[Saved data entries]
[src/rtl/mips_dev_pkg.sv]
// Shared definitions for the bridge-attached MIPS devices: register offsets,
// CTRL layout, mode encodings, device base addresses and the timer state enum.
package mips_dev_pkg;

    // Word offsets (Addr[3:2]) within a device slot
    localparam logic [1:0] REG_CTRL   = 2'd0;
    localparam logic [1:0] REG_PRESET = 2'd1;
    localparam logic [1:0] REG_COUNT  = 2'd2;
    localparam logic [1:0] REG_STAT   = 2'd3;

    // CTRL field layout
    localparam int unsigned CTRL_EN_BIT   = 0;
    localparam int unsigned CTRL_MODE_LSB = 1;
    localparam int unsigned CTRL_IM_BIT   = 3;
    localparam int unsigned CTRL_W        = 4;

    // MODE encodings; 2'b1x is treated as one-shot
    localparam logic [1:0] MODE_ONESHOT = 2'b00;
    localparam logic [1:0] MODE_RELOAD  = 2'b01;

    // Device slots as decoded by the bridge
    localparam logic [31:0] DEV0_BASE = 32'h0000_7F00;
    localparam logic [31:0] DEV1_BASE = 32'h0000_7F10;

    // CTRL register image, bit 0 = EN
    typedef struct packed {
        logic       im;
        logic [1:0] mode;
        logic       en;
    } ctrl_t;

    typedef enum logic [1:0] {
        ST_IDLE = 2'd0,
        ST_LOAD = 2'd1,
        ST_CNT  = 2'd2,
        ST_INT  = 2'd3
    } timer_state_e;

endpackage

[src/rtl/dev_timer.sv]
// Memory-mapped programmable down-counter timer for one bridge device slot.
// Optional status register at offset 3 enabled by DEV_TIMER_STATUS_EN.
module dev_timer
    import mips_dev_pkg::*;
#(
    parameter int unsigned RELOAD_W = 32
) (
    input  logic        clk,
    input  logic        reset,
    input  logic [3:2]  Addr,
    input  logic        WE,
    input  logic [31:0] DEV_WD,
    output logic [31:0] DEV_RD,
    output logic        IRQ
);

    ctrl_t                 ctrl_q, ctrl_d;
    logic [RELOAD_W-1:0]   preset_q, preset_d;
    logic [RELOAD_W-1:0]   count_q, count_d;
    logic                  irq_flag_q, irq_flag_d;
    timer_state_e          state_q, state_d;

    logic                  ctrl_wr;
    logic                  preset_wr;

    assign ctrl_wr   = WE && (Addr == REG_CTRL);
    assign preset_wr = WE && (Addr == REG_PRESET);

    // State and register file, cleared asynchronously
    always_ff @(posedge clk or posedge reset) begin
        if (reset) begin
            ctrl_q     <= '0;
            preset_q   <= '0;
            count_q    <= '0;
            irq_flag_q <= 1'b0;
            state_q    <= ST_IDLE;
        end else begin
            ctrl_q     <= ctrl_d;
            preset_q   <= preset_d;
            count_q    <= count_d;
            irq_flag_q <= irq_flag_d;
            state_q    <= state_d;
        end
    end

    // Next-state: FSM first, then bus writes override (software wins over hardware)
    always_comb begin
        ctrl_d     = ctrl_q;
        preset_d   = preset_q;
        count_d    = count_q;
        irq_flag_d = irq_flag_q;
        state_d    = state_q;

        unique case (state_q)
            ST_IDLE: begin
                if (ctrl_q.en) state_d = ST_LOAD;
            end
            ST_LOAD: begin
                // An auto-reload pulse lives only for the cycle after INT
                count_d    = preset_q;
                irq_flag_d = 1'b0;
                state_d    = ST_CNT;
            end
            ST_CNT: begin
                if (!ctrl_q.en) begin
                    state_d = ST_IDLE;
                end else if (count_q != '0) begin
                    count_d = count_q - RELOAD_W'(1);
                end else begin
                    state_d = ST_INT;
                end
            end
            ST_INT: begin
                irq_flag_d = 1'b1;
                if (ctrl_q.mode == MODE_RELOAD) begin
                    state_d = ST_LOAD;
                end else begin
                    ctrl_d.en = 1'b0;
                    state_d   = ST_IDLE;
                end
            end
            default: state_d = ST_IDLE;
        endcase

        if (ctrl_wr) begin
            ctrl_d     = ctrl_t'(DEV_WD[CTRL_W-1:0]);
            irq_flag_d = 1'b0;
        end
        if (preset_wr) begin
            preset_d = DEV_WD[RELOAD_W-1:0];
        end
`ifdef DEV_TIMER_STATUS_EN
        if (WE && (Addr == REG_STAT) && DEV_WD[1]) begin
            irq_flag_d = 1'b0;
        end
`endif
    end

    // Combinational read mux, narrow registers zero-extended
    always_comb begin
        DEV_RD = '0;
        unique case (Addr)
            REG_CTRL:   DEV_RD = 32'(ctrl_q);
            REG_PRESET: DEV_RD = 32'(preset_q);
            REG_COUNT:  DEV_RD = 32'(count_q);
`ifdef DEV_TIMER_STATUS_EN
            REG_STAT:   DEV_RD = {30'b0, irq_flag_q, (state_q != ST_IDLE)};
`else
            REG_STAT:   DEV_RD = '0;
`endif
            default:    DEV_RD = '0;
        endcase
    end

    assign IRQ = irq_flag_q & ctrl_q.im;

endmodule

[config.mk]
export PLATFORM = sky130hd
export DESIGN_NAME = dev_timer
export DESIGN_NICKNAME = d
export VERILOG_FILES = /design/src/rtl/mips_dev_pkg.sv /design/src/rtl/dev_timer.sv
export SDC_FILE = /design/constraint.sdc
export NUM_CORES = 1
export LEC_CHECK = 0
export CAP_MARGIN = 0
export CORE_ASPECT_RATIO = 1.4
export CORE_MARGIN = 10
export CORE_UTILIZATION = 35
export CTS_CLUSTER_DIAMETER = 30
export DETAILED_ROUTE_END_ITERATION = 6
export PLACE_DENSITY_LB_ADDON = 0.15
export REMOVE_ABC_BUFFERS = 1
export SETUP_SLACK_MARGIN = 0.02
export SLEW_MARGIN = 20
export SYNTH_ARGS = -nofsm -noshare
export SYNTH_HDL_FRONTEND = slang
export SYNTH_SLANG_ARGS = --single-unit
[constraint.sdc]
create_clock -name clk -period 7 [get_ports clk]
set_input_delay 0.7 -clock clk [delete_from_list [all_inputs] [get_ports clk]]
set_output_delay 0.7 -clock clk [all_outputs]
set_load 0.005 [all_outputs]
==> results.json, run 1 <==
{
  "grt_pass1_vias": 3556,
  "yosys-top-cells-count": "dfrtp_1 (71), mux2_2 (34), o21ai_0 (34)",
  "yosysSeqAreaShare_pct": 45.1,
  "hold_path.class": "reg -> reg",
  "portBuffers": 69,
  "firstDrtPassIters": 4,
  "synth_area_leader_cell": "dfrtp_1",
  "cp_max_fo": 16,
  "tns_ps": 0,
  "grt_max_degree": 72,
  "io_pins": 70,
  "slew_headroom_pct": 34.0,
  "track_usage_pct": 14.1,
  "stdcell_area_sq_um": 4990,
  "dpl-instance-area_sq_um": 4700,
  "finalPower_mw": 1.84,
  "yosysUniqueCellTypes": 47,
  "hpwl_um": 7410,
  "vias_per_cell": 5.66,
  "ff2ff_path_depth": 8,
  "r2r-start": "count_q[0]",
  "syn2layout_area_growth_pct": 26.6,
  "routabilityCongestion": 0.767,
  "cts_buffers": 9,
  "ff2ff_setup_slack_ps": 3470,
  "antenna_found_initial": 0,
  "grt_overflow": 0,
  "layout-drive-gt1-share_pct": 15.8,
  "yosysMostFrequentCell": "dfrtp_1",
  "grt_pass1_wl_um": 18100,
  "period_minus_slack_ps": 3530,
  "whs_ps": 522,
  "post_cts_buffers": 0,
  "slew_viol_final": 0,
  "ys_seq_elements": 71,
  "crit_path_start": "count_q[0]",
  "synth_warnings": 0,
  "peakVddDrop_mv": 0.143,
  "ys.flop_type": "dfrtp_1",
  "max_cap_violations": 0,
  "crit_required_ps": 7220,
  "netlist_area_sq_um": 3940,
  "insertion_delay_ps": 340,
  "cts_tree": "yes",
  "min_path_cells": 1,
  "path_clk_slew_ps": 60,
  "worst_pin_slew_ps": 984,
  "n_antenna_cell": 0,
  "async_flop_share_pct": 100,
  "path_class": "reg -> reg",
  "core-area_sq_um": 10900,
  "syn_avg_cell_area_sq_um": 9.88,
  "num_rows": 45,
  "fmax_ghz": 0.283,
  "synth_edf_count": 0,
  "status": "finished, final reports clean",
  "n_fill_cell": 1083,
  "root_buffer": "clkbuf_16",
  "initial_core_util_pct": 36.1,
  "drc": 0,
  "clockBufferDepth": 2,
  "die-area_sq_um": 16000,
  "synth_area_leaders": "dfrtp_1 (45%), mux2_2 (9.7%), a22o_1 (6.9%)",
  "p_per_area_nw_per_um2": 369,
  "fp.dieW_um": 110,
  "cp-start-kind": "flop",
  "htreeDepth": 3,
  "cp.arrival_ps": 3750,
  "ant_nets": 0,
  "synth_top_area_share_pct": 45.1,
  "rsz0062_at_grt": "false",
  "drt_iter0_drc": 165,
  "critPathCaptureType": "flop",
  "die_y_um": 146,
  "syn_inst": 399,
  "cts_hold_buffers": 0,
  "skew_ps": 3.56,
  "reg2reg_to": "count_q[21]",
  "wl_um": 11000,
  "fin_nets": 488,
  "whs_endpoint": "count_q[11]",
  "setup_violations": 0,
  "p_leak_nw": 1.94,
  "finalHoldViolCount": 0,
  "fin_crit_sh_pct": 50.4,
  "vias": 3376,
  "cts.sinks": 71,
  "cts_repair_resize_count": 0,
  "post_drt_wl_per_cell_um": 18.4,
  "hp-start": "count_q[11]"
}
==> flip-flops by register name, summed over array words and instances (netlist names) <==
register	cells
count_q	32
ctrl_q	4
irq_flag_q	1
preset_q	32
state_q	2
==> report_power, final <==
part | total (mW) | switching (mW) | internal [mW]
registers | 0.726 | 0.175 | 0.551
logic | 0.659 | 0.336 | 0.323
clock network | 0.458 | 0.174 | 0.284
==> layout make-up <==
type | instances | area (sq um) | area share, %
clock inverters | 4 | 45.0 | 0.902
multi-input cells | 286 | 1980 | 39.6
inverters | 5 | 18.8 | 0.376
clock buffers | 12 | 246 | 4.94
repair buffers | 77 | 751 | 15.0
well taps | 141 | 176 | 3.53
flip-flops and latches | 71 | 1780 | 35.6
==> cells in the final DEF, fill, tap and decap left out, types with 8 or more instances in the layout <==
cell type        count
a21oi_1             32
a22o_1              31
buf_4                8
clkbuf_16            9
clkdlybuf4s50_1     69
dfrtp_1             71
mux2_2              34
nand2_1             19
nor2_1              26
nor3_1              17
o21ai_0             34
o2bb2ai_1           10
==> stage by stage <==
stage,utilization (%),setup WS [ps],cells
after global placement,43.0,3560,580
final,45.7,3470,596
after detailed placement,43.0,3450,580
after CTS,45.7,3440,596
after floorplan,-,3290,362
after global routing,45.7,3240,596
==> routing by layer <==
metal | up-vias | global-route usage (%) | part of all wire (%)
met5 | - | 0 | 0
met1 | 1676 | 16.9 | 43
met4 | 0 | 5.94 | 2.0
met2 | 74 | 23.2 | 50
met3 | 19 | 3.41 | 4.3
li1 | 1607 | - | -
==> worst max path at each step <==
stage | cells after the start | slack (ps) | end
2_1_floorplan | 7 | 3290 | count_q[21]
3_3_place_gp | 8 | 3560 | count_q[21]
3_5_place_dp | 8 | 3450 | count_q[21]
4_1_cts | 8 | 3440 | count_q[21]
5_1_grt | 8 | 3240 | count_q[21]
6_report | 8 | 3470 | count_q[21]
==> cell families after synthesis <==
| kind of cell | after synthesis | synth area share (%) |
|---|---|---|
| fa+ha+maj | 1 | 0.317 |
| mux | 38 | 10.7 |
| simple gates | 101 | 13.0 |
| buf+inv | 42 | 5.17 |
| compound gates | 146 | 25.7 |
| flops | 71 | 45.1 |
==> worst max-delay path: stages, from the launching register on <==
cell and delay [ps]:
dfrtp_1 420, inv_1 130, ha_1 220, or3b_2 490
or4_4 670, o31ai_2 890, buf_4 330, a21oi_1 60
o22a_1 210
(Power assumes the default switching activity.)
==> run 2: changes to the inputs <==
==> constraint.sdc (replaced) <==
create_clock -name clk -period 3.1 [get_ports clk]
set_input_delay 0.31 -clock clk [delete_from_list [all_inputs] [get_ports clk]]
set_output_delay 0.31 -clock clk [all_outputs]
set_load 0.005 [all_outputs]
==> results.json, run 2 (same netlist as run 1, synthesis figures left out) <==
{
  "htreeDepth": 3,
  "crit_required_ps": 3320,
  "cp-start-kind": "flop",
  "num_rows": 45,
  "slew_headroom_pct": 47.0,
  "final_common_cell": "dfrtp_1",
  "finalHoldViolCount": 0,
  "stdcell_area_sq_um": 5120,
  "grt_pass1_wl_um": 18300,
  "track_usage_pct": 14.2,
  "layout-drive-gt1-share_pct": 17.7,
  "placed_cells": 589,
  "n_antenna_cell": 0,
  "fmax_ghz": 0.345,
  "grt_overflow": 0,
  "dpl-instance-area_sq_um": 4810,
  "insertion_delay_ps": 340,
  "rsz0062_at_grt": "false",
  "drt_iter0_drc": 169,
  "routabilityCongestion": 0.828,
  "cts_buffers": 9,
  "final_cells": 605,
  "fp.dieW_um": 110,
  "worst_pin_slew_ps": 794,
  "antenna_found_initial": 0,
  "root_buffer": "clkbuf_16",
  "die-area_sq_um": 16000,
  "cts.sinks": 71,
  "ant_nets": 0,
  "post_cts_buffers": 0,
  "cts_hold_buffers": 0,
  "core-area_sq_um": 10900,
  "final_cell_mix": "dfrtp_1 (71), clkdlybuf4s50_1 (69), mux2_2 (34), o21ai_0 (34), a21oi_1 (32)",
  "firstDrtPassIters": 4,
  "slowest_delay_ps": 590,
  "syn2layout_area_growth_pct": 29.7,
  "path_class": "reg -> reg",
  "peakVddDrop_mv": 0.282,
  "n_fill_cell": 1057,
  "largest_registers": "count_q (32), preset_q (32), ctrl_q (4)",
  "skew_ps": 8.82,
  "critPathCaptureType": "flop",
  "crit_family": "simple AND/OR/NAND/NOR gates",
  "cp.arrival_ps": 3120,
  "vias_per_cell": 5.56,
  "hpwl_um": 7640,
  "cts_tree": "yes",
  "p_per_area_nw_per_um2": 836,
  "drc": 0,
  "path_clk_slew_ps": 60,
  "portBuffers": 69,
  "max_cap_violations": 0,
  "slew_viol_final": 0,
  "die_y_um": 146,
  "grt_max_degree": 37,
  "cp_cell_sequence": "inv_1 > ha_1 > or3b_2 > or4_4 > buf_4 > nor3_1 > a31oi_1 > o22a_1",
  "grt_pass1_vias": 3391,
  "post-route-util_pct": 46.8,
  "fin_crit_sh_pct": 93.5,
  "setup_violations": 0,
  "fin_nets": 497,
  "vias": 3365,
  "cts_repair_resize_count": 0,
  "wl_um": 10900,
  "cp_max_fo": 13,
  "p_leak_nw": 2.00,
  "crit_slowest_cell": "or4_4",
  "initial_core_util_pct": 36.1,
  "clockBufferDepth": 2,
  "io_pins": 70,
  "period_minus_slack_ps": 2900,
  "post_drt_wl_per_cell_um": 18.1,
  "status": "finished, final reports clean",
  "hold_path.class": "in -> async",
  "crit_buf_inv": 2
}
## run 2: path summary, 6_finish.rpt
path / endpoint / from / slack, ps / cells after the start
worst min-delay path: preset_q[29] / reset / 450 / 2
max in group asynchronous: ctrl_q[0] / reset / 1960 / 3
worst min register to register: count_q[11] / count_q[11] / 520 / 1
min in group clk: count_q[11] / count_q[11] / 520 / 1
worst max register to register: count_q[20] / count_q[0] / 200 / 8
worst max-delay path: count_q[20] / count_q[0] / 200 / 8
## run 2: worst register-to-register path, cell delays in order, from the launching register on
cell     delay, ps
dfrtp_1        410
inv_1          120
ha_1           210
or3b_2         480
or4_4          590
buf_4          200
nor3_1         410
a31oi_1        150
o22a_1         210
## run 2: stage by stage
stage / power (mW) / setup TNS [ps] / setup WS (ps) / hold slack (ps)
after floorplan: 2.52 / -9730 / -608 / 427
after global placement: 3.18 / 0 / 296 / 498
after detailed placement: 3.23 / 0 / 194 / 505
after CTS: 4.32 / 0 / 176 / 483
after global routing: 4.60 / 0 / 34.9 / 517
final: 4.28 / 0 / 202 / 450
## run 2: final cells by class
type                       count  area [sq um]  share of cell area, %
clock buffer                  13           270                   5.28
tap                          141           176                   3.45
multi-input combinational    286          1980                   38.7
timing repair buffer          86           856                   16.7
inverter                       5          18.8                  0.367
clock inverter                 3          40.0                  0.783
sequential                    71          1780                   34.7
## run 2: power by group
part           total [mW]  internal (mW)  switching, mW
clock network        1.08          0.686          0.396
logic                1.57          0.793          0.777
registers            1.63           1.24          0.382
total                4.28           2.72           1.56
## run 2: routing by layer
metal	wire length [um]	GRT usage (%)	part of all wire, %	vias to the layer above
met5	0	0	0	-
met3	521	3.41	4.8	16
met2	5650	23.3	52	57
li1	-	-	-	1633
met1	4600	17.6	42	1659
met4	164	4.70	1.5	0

==

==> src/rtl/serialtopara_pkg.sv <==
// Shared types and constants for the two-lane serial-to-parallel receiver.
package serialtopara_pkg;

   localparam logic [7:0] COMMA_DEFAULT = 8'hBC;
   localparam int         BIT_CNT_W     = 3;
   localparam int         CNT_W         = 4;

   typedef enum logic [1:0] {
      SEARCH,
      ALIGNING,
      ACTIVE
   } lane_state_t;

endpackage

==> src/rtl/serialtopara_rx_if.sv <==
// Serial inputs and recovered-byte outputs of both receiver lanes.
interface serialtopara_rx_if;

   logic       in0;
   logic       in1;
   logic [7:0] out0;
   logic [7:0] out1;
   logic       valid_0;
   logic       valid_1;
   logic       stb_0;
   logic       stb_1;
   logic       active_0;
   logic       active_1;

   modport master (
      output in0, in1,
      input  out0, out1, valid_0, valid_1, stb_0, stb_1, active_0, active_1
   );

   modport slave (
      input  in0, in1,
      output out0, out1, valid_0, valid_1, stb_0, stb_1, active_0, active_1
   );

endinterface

- _REQUIRED ACTION_
Extract from the records above the lines from the one containing "[src/rtl/mips_dev_pkg.sv]" to the one containing "CTRL field layout", both lines included, exactly as they appear and with nothing else.

- _SOLUTION_
[src/rtl/mips_dev_pkg.sv]
// Shared definitions for the bridge-attached MIPS devices: register offsets,
// CTRL layout, mode encodings, device base addresses and the timer state enum.
package mips_dev_pkg;

    // Word offsets (Addr[3:2]) within a device slot
    localparam logic [1:0] REG_CTRL   = 2'd0;
    localparam logic [1:0] REG_PRESET = 2'd1;
    localparam logic [1:0] REG_COUNT  = 2'd2;
    localparam logic [1:0] REG_STAT   = 2'd3;

    // CTRL field layout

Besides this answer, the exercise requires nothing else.